[Records shown Boundary: Start]

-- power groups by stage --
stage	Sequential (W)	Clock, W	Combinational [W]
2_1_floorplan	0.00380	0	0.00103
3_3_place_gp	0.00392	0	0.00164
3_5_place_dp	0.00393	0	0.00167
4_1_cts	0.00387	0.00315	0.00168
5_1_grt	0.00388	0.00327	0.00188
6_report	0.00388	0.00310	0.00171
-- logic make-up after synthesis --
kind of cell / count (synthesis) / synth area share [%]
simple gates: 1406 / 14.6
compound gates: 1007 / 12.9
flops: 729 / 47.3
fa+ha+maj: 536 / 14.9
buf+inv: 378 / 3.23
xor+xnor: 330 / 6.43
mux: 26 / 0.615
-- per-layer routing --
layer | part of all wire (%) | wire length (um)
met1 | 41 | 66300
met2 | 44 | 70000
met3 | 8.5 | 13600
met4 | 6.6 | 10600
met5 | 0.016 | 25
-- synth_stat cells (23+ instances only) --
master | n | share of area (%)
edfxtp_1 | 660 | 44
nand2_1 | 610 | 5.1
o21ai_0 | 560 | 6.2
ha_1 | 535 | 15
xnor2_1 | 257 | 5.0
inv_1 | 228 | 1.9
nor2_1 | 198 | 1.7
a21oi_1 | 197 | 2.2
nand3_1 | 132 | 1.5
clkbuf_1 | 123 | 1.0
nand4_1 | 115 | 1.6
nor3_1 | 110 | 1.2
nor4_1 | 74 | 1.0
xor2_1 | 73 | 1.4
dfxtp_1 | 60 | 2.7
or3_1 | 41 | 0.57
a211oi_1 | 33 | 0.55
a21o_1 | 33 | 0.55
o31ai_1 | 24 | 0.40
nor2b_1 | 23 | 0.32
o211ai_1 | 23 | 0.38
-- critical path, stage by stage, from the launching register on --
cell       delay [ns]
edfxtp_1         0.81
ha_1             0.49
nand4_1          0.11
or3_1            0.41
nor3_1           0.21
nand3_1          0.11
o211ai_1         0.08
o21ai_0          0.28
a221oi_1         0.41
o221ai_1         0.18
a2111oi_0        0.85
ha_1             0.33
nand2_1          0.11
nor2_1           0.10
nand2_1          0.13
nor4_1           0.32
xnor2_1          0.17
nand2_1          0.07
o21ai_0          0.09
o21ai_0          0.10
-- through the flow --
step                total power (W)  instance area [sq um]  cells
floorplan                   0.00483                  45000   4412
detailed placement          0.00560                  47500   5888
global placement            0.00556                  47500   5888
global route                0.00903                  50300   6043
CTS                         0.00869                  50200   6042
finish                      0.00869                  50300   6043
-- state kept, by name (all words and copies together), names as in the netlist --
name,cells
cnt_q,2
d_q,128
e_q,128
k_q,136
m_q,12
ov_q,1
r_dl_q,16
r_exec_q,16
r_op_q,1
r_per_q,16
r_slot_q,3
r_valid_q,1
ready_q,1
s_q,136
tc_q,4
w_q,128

[Records shown Boundary: End]

Task
Find the word "placement" in the entries and show each line where it is found.

Written solution
detailed placement          0.00560                  47500   5888
global placement            0.00556                  47500   5888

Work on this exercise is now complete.